### [Task instructions]
Show every line in the entries below where the word "constraint" appears.

### [Task inputs]
### src/rtl/i2c_ctl_pkg.sv
package i2c_ctl_pkg;
  localparam int POS_EN  = 5;
  localparam int POS_GC  = 4;
  localparam int POS_STA = 3;
  localparam int POS_ACK = 2;
  localparam int POS_STO = 1;
  localparam int POS_ITE = 0;
  localparam int FIELD_W = 6;

  typedef struct packed {
    logic en;
    logic gc;
    logic sta;
    logic ack;
    logic sto;
    logic ite;
  } ctl_t;

  typedef struct packed {
    logic start_sent;
    logic stop_sent;
    logic start_det;
    logic stop_det;
    logic addr_match;
    logic gcall;
    logic byte_evt;
    logic arb_lost;
    logic misplaced;
    logic nack;
  } evt_t;
endpackage

### src/rtl/i2c_ctl_reg.sv
module i2c_ctl_reg
  import i2c_ctl_pkg::*;
#(
  parameter int REG_W = 8
) (
  input  logic             clk_i,
  input  logic             rst_ni,
  input  logic             wr_i,
  input  logic [REG_W-1:0] wdata_i,
  input  logic             master_i,
  input  evt_t             evt_i,
  output ctl_t             ctl_o,
  output logic [REG_W-1:0] rdata_o
);
  ctl_t ctl_q;

  always_ff @(posedge clk_i or negedge rst_ni) begin
    if (!rst_ni) begin
      ctl_q <= '0;
    end else if (wr_i) begin
      if (wdata_i[POS_EN]) begin
        ctl_q.en  <= 1'b1;
        ctl_q.gc  <= wdata_i[POS_GC];
        ctl_q.sta <= wdata_i[POS_STA];
        ctl_q.ack <= wdata_i[POS_ACK];
        ctl_q.sto <= wdata_i[POS_STO];
        ctl_q.ite <= wdata_i[POS_ITE];
      end else begin
        // disabled: only the stop request survives
        ctl_q     <= '0;
        ctl_q.sto <= wdata_i[POS_STO];
      end
    end else begin
      if (evt_i.start_sent) ctl_q.sta <= 1'b0;
      if (master_i && evt_i.stop_sent) ctl_q.sto <= 1'b0;
      if (!master_i && (evt_i.start_det || evt_i.stop_det)) ctl_q.sto <= 1'b0;
    end
  end

  always_comb begin
    rdata_o          = '0;
    rdata_o[POS_EN]  = ctl_q.en;
    rdata_o[POS_GC]  = ctl_q.gc;
    rdata_o[POS_STA] = ctl_q.sta;
    rdata_o[POS_ACK] = ctl_q.ack;
    rdata_o[POS_STO] = ctl_q.sto;
    rdata_o[POS_ITE] = ctl_q.ite;
  end

  assign ctl_o = ctl_q;
endmodule

### src/rtl/i2c_ctl_evt.sv
module i2c_ctl_evt
  import i2c_ctl_pkg::*;
(
  input  logic clk_i,
  input  logic rst_ni,
  input  ctl_t ctl_i,
  input  logic master_i,
  input  evt_t evt_i,
  input  logic wr_i,
  input  logic clr_i,
  output logic irq_o,
  output logic hold_o
);
  logic hold_cause, free_cause, addr_ok;
  logic pend_hold_q, pend_free_q;

  assign addr_ok    = evt_i.addr_match && ctl_i.ack && (!evt_i.gcall || ctl_i.gc);
  assign hold_cause = ctl_i.en && ((evt_i.start_sent && master_i) || addr_ok ||
                      evt_i.byte_evt || evt_i.misplaced || evt_i.nack);
  assign free_cause = ctl_i.en && ((evt_i.arb_lost && master_i) ||
                      (evt_i.stop_det && !master_i));

  always_ff @(posedge clk_i or negedge rst_ni) begin
    if (!rst_ni) begin
      pend_hold_q <= 1'b0;
      pend_free_q <= 1'b0;
    end else if (wr_i || !ctl_i.en) begin
      pend_hold_q <= 1'b0;
      pend_free_q <= 1'b0;
    end else begin
      pend_hold_q <= (pend_hold_q && !clr_i) || (ctl_i.ite && hold_cause);
      pend_free_q <= (pend_free_q && !clr_i) || (ctl_i.ite && free_cause);
    end
  end

  assign irq_o  = pend_hold_q || pend_free_q;
  assign hold_o = pend_hold_q;
endmodule

### src/rtl/i2c_ctl_req.sv
module i2c_ctl_req
  import i2c_ctl_pkg::*;
(
  input  ctl_t ctl_i,
  input  logic master_i,
  input  logic bus_busy_i,
  output logic start_req_o,
  output logic stop_req_o,
  output logic slave_release_o,
  output logic ack_o,
  output logic gcall_ack_o,
  output logic pin_en_o
);
  always_comb begin
    start_req_o     = ctl_i.en && ctl_i.sta && (master_i || !bus_busy_i);
    stop_req_o      = ctl_i.en && ctl_i.sto && master_i;
    slave_release_o = ctl_i.en && ctl_i.sto && !master_i;
    ack_o           = ctl_i.en && ctl_i.ack;
    gcall_ack_o     = ctl_i.en && ctl_i.ack && ctl_i.gc;
    pin_en_o        = ctl_i.en;
  end
endmodule

### src/rtl/i2c_ctl_unit.sv
module i2c_ctl_unit
  import i2c_ctl_pkg::*;
#(
  parameter int REG_W = 8
) (
  input  logic             clk_i,
  input  logic             rst_ni,
  input  logic             reg_wr_i,
  input  logic [REG_W-1:0] reg_wdata_i,
  output logic [REG_W-1:0] reg_rdata_o,
  input  logic             master_i,
  input  logic             bus_busy_i,
  input  logic             start_sent_i,
  input  logic             stop_sent_i,
  input  logic             start_det_i,
  input  logic             stop_det_i,
  input  logic             addr_match_i,
  input  logic             gcall_i,
  input  logic             byte_evt_i,
  input  logic             arb_lost_i,
  input  logic             misplaced_i,
  input  logic             nack_i,
  input  logic             irq_clr_i,
  output logic             start_req_o,
  output logic             stop_req_o,
  output logic             slave_release_o,
  output logic             ack_o,
  output logic             gcall_ack_o,
  output logic             pin_en_o,
  output logic             scl_hold_o,
  output logic             irq_o
);
  ctl_t ctl;
  evt_t evt;
  logic hold;

  assign evt = '{start_sent: start_sent_i, stop_sent: stop_sent_i,
                 start_det: start_det_i, stop_det: stop_det_i,
                 addr_match: addr_match_i, gcall: gcall_i,
                 byte_evt: byte_evt_i, arb_lost: arb_lost_i,
                 misplaced: misplaced_i, nack: nack_i};

  i2c_ctl_reg #(.REG_W(REG_W)) i_reg (
    .clk_i    (clk_i),
    .rst_ni   (rst_ni),
    .wr_i     (reg_wr_i),
    .wdata_i  (reg_wdata_i),
    .master_i (master_i),
    .evt_i    (evt),
    .ctl_o    (ctl),
    .rdata_o  (reg_rdata_o)
  );

  i2c_ctl_evt i_evt (
    .clk_i    (clk_i),
    .rst_ni   (rst_ni),
    .ctl_i    (ctl),
    .master_i (master_i),
    .evt_i    (evt),
    .wr_i     (reg_wr_i),
    .clr_i    (irq_clr_i),
    .irq_o    (irq_o),
    .hold_o   (hold)
  );

  i2c_ctl_req i_req (
    .ctl_i           (ctl),
    .master_i        (master_i),
    .bus_busy_i      (bus_busy_i),
    .start_req_o     (start_req_o),
    .stop_req_o      (stop_req_o),
    .slave_release_o (slave_release_o),
    .ack_o           (ack_o),
    .gcall_ack_o     (gcall_ack_o),
    .pin_en_o        (pin_en_o)
  );

  assign scl_hold_o = hold;
endmodule

### config.mk
export PLATFORM = sky130hd
export DESIGN_NAME = i2c_ctl_unit
export DESIGN_NICKNAME = d
export VERILOG_FILES = /design/src/rtl/i2c_ctl_pkg.sv /design/src/rtl/i2c_ctl_reg.sv /design/src/rtl/i2c_ctl_evt.sv /design/src/rtl/i2c_ctl_req.sv /design/src/rtl/i2c_ctl_unit.sv
export SDC_FILE = /design/constraint.sdc
export NUM_CORES = 1
export LEC_CHECK = 0
export ABC_AREA = 1
export BUFFER_PORTS_ARGS = -buffer_cell sky130_fd_sc_hd__buf_2
export CAP_MARGIN = 20
export CORE_MARGIN = 2
export CORE_UTILIZATION = 36
export DETAILED_ROUTE_END_ITERATION = 10
export PLACE_DENSITY = 0.76
export SYNTH_ARGS = -nofsm -noshare
export SYNTH_HDL_FRONTEND = slang
export SYNTH_SLANG_ARGS = --single-unit
### constraint.sdc
create_clock -name clk_i -period 1 [get_ports clk_i]
set_input_delay 0.2 -clock clk_i [delete_from_list [all_inputs] [get_ports clk_i]]
set_output_delay 0.2 -clock clk_i [all_outputs]
set_load 0.01 [all_outputs]
==> key figures <==
Synthesis
  – Cells after Synth: 64
  – Synth area leaders: dfrtp_1 42%, nand2_1 16%, inv_1 7.0%, nand3_1 6.3%, buf_4 4.7%
  – Mux share of post-synthesis cell area: 0%
  – Post-synth cell types: 19
  – Count leader, synth: nand2_1
  – Post-synth EDFFs: 0
  – Largest family of logic cells by synthesized area: simple AND/OR/NAND/NOR gates
  – Synth Area in XOR/XNOR: 0%
  – Synth top cells by count: 20 x nand2_1, 9 x inv_1, 8 x dfrtp_1
  – Top_reg_cell synth: dfrtp_1
  – Warnings, synthesis: 0
  – Share of the synthesized area in the top cell type: a little over two fifths
  – Post-synth ARST share: 100.0%
  – Mapped Area: around 480 µm²
  – Leading area contributor after synthesis: dfrtp_1
  – FF+latch count, synth: 8
  – Syn avg cell area: approximately 7.5 µm²
  – Compound-gate portion of the synthesized area: about an eighth
  – Post-Synth Adder-Cell Area: 0%
  – Sequential element share of the synthesized area: a little over two fifths
  – Simple logic cell fraction of the synthesized area: between 30% and 40%

Outcome
  – Failing checks: setup timing
  – Outcome: finished, violations left

Clocking
  – Htree depth: 1
  – # clock sinks: 8
  – Root buffer cell: clkbuf_4
  – Reg clk slew, reported paths: approximately 0.06 ns
  – Number of buffers created by CTS: 3
  – TritonCTS clock tree: built
  – Clk_lat worst skew: between 0.2 and 0.3 ns
  – Maximum clock path buffer count: 2

Detailed routing
  – Vias per cell: 4.694
  – Antenna Violating Nets Remaining: 0
  – # DRC: 0
  – Final wirelength: about 1400 µm
  – Via count: about 570
  – Avg WL per Cell: roughly 11 µm
  – DR iter-0 viols: 13
  – First drt pass iteration count: 4

Critical path
  – Worst Setup SP: i_reg.ctl_o[5]$_DFFE_PN0P_
  – Critical R2R Capture: i_reg.ctl_o[5]$_DFFE_PN0P_
  – Launching point of the worst reg2reg path: i_reg.ctl_o[5]$_DFFE_PN0P_
  – Crit path capture type: output port
  – Reg-to-reg setup timing slack: approximately 0.050 ns
  – Crit path kind: flop to output port
  – Worst path arrival time: between 1 and 1.5 ns
  – Critical path startpoint category: flop
  – Worst EP required: around 0.8 ns
  – Reg2Reg Depth: 4
  – CP Max Fanout: 3

Place
  – GPL Wtd Cong: between 0.7 and 0.8
  – Setup WS pre-CTS: -0.02174 ns
  – DP Area: 651.9 µm²
  – Dpl hpwl: around 1000 µm
  – Buffers on Ports: 35

Finish
  – Area delta synth->final: 59.37%
  – Layout Nets: roughly 130
  – Cell area after layout: about 770 µm²
  – # diodes: 0
  – Fraction of layout cells with a size suffix above 1: 57.55%

Die
  – Initial Utilization: between 30% and 40%
  – Ports: 40
  – Die width: 40.53 µm
  – Height of the die: about 41 µm
  – Row count: 13
  – Die area: ~1600 µm²
  – Core area: between 1000 and 1500 µm²

STA
  – Fmax achieved: 0.8045 GHz
  – Setup Skew: ~0.00055 ns
  – Setup tns final: -1.666 ns
  – RSZ-0062 raised after global routing: true
  – Final Hold Violating Endpoints: 0
  – Max-slew violation count: 0
  – Tmin final: 1.243 ns
  – Final Cycle Share: 124.3%
  – Final setup fails: 9
  – Worst setup margin: -0.2431 ns

Global route
  – First-pass GRT wire length: 2042 µm
  – Largest net degree at the start of global routing: 10
  – Gr usage total: between 20 and 25%
  – Initial antenna violation count: 0
  – Vias in the first global route: 459
  – Total grt overflow: 0

Hold path
  – Worst Hold Depth: 2
  – Min-delay src: start_sent_i
  – Worst hold endpoint: i_reg.ctl_o[3]$_DFFE_PN0P_
  – Tightest Hold Check Type: input pin to flop

Flow run
  – Max-Cap Viols: 0

Pwr
  – Max IR drop VDD: 645.3 µV
  – Leak: 0.4530 nW
  – Final Power: ~0.86 mW
  – PD cells: ~1100 nW/µm²
-- layout by cell type (no fill, tap or decap) --
cell | synthesis | layout
a211oi_2 | 1 | 1
or2_4 | 0 | 1
a21oi_1 | 1 | 1
buf_4 | 3 | 4
nor2_1 | 2 | 2
nand3_1 | 6 | 5
nor3_2 | 0 | 2
buf_2 | 0 | 33
nand2_1 | 20 | 18
inv_2 | 2 | 4
inv_1 | 9 | 7
buf_6 | 1 | 4
conb_1 | 1 | 2
o21ai_2 | 2 | 2
o21ai_0 | 1 | 1
nand3_2 | 1 | 2
nand2_2 | 1 | 3
clkbuf_4 | 0 | 3
dfrtp_2 | 0 | 1
dfrtp_1 | 8 | 7
dlygate4sd3_1 | 0 | 1
a21oi_2 | 1 | 1
o31ai_1 | 1 | 1
-- per-layer routing --
metal / global-route usage, % / share of wire [%] / vias up
met5: 0 / 0 / -
met4: 10.00 / 1.5 / 0
met3: 5.000 / 7.0 / 4
met2: 35.71 / 56 / 25
met1: 22.60 / 35 / 259
li1: - / - / 280
-- cells by family (layout without fill, tap and decap cells) --
| logic type | count (synthesis) | after routing |
|---|---|---|
| AO/OA/AOI/OAI | 7 | 7 |
| other | 1 | 2 |
| flip-flops | 8 | 8 |
| buffers and inverters | 15 | 56 |
| AND/OR/NAND/NOR | 33 | 33 |
-- registers in the layout, summed over array words and instances, names as in the netlist --
register and flops:
i_reg.ctl_o 6, i_evt.pend_free_q 1, i_evt.hold_o 1
-- per-stage QoR --
stage	hold slack (ns)	cells	utilization (%)
2_1_floorplan	-0.09559	65	-
3_3_place_gp	0.04894	112	51.38
3_5_place_dp	0.04975	112	51.38
4_1_cts	0.1495	119	58.19
5_1_grt	0.1653	121	60.36
6_report	0.1515	121	60.36
-- cell type report --
| cell class | count | area (µm²) |
|---|---|---|
| Fill cell | 112 | 503.0 |
| Timing Repair Buffer | 42 | 250.2 |
| Multi-Input combinational cell | 42 | 231.5 |
| Sequential cell | 8 | 201.4 |
| Inverter | 11 | 41.29 |
| Clock buffer | 3 | 22.52 |
| Tap cell | 15 | 18.77 |
-- what timing repair did --
action                                 in CTS  in global routing
hold buffers                                1                  0
gates resized for setup                     9                  4
cloned                                      0                  0
pin swaps                                   3                  0
endpoints found under the hold margin       8                  0
setup endpoints to repair                  10                 12
setup buffers                               4                  2
-- report_power, final --
part           leakage (nW)  switching (mW)  total (mW)  internal [mW]
clock                0.0138           0.120       0.258          0.138
sequential            0.104          0.0154       0.360          0.345
combinational         0.335           0.125       0.242          0.117
-- worst max-delay path by stage --
stage | end | slack [ns]
finish | ack_o | -0.24
global route | gcall_ack_o | -0.29
CTS | gcall_ack_o | -0.21
detailed placement | start_req_o | -0.02
global placement | start_req_o | 0.01
floorplan | slave_release_o | -0.04
-- critical path: stages, from the launching register on --
cell and delay, ns:
dfrtp_2 0.44, buf_6 0.13, nand2_2 0.05, inv_1 0.04, buf_2 0.13
Note: power is estimated with default switching activity, not from simulation.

### [Result of this exercise]
export SDC_FILE = /design/constraint.sdc
### constraint.sdc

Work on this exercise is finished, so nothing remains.